La Rosa de Pasión y su concepto mariano


Jurado
María Santísima de la Caridad en su besamanos./Foto: Jesús Caparrós

El mundo de la simbología en la Semana Santa, es algo infinito, puesto que cada uno de los elementos, atributos y enseres que observamos en nuestras imágenes y en cada uno de los altares de culto que vemos, tienen un significado en concreto. Esta vez, vamos a detenernos en un objeto que portan muchas dolorosas y que nos pone en relación con la Cuaresma y la Pascua de Resurrección.

La rosa siempre ha sido una flor con multitud de interpretaciones, en su mayoría relacionadas con la belleza y la delicadeza en su forma de ser, la cual fue introducida por vestidores, camareras e imagineros para dar así otro sentido alegórico al concepto de Dolorosa. De esta forma, alguna que otra Virgen de nuestra Semana Santa podemos ver que porta en una de sus manos una rosa, realizadas en su mayoría en orfebrería, siendo denominada Rosa de Pasión o Rosa Mística, aprovechando así una de las letanías marianas más conocidas.

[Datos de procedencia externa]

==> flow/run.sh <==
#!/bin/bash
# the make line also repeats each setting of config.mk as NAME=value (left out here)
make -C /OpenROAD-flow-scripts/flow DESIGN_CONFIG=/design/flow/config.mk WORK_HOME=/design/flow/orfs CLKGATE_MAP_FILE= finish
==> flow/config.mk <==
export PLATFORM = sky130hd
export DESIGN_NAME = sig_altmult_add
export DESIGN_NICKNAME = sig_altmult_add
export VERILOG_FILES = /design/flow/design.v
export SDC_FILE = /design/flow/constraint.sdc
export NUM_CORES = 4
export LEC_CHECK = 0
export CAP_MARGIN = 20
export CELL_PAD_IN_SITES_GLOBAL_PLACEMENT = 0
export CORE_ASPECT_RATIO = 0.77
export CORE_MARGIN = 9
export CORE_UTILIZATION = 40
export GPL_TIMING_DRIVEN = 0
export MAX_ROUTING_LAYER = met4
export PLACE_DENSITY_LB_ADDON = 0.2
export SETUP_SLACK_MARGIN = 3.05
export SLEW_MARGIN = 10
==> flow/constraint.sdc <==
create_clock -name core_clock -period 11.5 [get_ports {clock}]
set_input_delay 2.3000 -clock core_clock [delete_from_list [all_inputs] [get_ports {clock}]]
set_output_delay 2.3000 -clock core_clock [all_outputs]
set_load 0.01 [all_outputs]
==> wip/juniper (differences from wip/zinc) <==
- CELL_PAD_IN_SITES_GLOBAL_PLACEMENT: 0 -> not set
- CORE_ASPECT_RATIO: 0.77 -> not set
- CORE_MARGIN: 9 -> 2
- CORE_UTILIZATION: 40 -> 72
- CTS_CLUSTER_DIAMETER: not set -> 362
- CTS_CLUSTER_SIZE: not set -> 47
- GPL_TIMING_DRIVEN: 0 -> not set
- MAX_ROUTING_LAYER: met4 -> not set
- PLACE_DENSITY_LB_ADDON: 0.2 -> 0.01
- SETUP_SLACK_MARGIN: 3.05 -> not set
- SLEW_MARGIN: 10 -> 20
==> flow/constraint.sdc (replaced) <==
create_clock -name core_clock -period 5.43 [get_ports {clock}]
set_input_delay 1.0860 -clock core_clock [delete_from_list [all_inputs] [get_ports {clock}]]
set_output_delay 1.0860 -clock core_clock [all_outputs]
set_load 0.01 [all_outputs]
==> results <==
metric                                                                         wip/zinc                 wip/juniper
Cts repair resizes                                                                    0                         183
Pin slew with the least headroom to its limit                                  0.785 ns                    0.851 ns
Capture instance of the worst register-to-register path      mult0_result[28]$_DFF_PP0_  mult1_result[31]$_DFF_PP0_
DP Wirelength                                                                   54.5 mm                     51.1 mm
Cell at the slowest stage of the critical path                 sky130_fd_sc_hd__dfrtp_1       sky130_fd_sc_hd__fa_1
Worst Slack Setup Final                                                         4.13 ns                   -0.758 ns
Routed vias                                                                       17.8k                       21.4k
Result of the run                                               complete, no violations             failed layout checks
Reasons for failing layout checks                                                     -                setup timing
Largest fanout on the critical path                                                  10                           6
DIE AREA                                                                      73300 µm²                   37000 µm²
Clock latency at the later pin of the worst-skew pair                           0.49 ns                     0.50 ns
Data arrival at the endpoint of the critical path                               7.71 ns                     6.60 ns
## run A
## ALU
module ALU #(parameter w = 8) (
    clk, rst, CE, IN_valid, MODE, CMD, OPA, OPB, Cin,
    ERR, RES, OF, COUT, G, L, E);
clock: 4.12 ns
lec_check: 0
abc_area: 1
cap_margin: 25
cell_pad_in_sites_detail_placement: 0
core_margin: 2
core_utilization: 72
cts_cluster_diameter: 330
cts_cluster_size: 85
hold_slack_margin: 0.3
place_density: 0.67
setup_slack_margin: -0.7
slew_margin: 20
run.sh (not shown) runs the stock make flow with config.mk's settings and CLKGATE_MAP_FILE=.
Run A did not finish; a tool error ended it in 5_1_grt.
For run B, these inputs were changed with respect to run A:
==> flow/config.mk <==
export PLATFORM = sky130hd
export DESIGN_NAME = ALU
export DESIGN_NICKNAME = ALU
export VERILOG_FILES = /design/flow/design.v
export SDC_FILE = /design/flow/constraint.sdc
export NUM_CORES = 4
export LEC_CHECK = 0
export CAP_MARGIN = 25
export CELL_PAD_IN_SITES_DETAIL_PLACEMENT = 0
export CORE_MARGIN = 2
export CORE_UTILIZATION = 65
export CTS_CLUSTER_DIAMETER = 26
export SETUP_SLACK_MARGIN = 0.7
export SLEW_MARGIN = 20
==> flow/constraint.sdc <==
create_clock -name core_clock -period 5.86 [get_ports {clk}]
set_input_delay 1.1720 -clock core_clock [delete_from_list [all_inputs] [get_ports {clk}]]
set_output_delay 1.1720 -clock core_clock [all_outputs]
set_load 0.01 [all_outputs]
### Flow results
Run B: PASS, flow complete, no timing, DRC or antenna violations
Post-synth net total, run A and run B: smaller value in run B
The post-placement worst setup slack reported for run B is greater than that of run A by 1490 ps.
Looking only at placer congestion estimate, and setting everything else aside, the higher value of run A and run B goes to run A.
Run B against run A: number of instances in the synthesized netlist -about 20%; die area +about 5.6%; simple-gate share of the synthesized area -9.8 points.
Looking at number of placement rows, run B sits 2 higher than run A does.
Between run A and run B, area fraction in mux cells is lower for run A, run B comes in above that.
Changes in run C relative to run B:
diff --git a/flow/config.mk b/flow/config.mk
--- a/flow/config.mk
+++ b/flow/config.mk
@@ -10,4 +10,6 @@
 export CORE_MARGIN = 2
-export CORE_UTILIZATION = 65
+export CORE_UTILIZATION = 69
 export CTS_CLUSTER_DIAMETER = 26
+export CTS_CLUSTER_SIZE = 19
+export HOLD_SLACK_MARGIN = 0.29
 export SETUP_SLACK_MARGIN = 0.7
==> comparison <==
Run C had finished all stages when the layout checks came back failing, citing negative setup slack. On sequential share of layout area: between run B and run C, it ends up lower for run B. | fraction of area in clock buffers and inverters | higher: run C |. Run C vs. run B: die outline height went down by about 3%. Max clock buffer instance count of the final layout across run B and run C: run C. For power density of the placed cells, dividing the value from run B by the value from run C gives 0.920. Actual slew at the worst max-slew pin ended up 200 ps higher on run C than on run B. Run B -> run C: length of routed wiring on met1 increased slightly. Run C vs. run B: peak clock frequency supported by timing now smaller; final cell count now smaller.
Relative to run C, the following input files were edited for run D:
diff --git a/flow/config.mk b/flow/config.mk
--- a/flow/config.mk
+++ b/flow/config.mk
@@ -10,7 +10,5 @@
 export CORE_MARGIN = 2
-export CORE_UTILIZATION = 69
-export CTS_CLUSTER_DIAMETER = 26
-export CTS_CLUSTER_SIZE = 19
-export HOLD_SLACK_MARGIN = 0.29
-export SETUP_SLACK_MARGIN = 0.7
+export CORE_UTILIZATION = 66
+export CTS_CLUSTER_DIAMETER = 42
+export SETUP_SLACK_MARGIN = -0.24
 export SLEW_MARGIN = 20
==> flow/constraint.sdc <==
create_clock -name core_clock -period 4.96 [get_ports {clk}]
set_input_delay 0.9920 -clock core_clock [delete_from_list [all_inputs] [get_ports {clk}]]
set_output_delay 0.9920 -clock core_clock [all_outputs]
set_load 0.01 [all_outputs]
--- outcome ---
Of run D and run C, not a single run came through the flow clean.
Run D finished all stages; however, its layout fails the closing checks, the failures being negative setup slack.
Relative to run C, the post-detailed-placement half-perimeter wirelength of run D is higher by 7.2%.
Relative to run C, leakage power has increased by 0.52 nW in run D.
Via count delta (run D − run C): unfavourable
Going from run C to run D, slew of the pin with the lowest slew margin fell by 180 ps; switching share of power went down 2.5 points.
Run D — sum of met2 wire segment lengths after detailed routing 3.0% higher, run C as reference
The flop share of the area reported for run D is smaller than that of run C by 0.65 points.
Run D vs run C, combinational power went up by about 25%.
Combinational group share of total power is higher on run D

La Rosa de Pasión no solo embellece a la propia imagen por el hecho artístico, sino que además podemos interpretar dos aspectos relacionados con la misma, es decir, la liturgia y la piedad popular. Dentro del ámbito litúrgico, el color rosa, aparte de los ya conocidos como morado, rojo, verde y blanco, nos recuerda al denominado Domingo Gaudete, el tercer Domingo de Adviento; y por otro lado el Domingo Laetare, es decir, el cuarto Domingo de Cuaresma, que en su conjunto viene a hablarnos sobre el júbilo de esas dos fechas. Por un lado, la alegría de la espera del nacimiento del Señor, y por otro la tan ansiada llegada de la Pascua de Resurrección, destacando así, los valores de María como madre y reina de los cielos.

Dentro de la Cuaresma, el Domingo Laetare es conocido como Domingo de la Rosa, no sólo por utilizarse este color de forma litúrgica, ya que en las celebraciones de ese día se solía ofrecer una rosa en señal de regocijo y gozo porque el plan salvador del Padre iba a cumplirse a través del Hijo de Dios. Por tanto, es a raíz de este hecho cuando se comenzaron a introducir las rosas en la iconografía mariana de las dolorosas, enriqueciendo así su concepción

Aunque la piedad popular también influyó a la hora de comprender el concepto de la Rosa Mística. Más concretamente, es en la literatura donde se enaltece esta advocación, siendo su mayor aportador Gustavo Adolfo Bécquer, ya que en 1862, su leyenda número 13 la titula “Rosa de Pasión”, describiendo en ella a una flor con elementos pasionarios muy relacionados con el sufrimiento de Jesucristo. De esta manera, en los círculos de los filamentos se vería una corona de espinas; en los estambres, los martillos; y en los pistilos los clavos de Cristo.

Por lo tanto, la rosa, no solamente es una flor que embellece a nuestras dolorosas, sino que además les aporta un rango simbológico importante, demostrando delicadeza, esperanza ante la resurrección y la fuerza de una madre ante el dolor. Tal y como explican los padres de la Iglesia, María es la flor más predilecta, llena de virtudes y valores, un ejemplo siempre a seguir.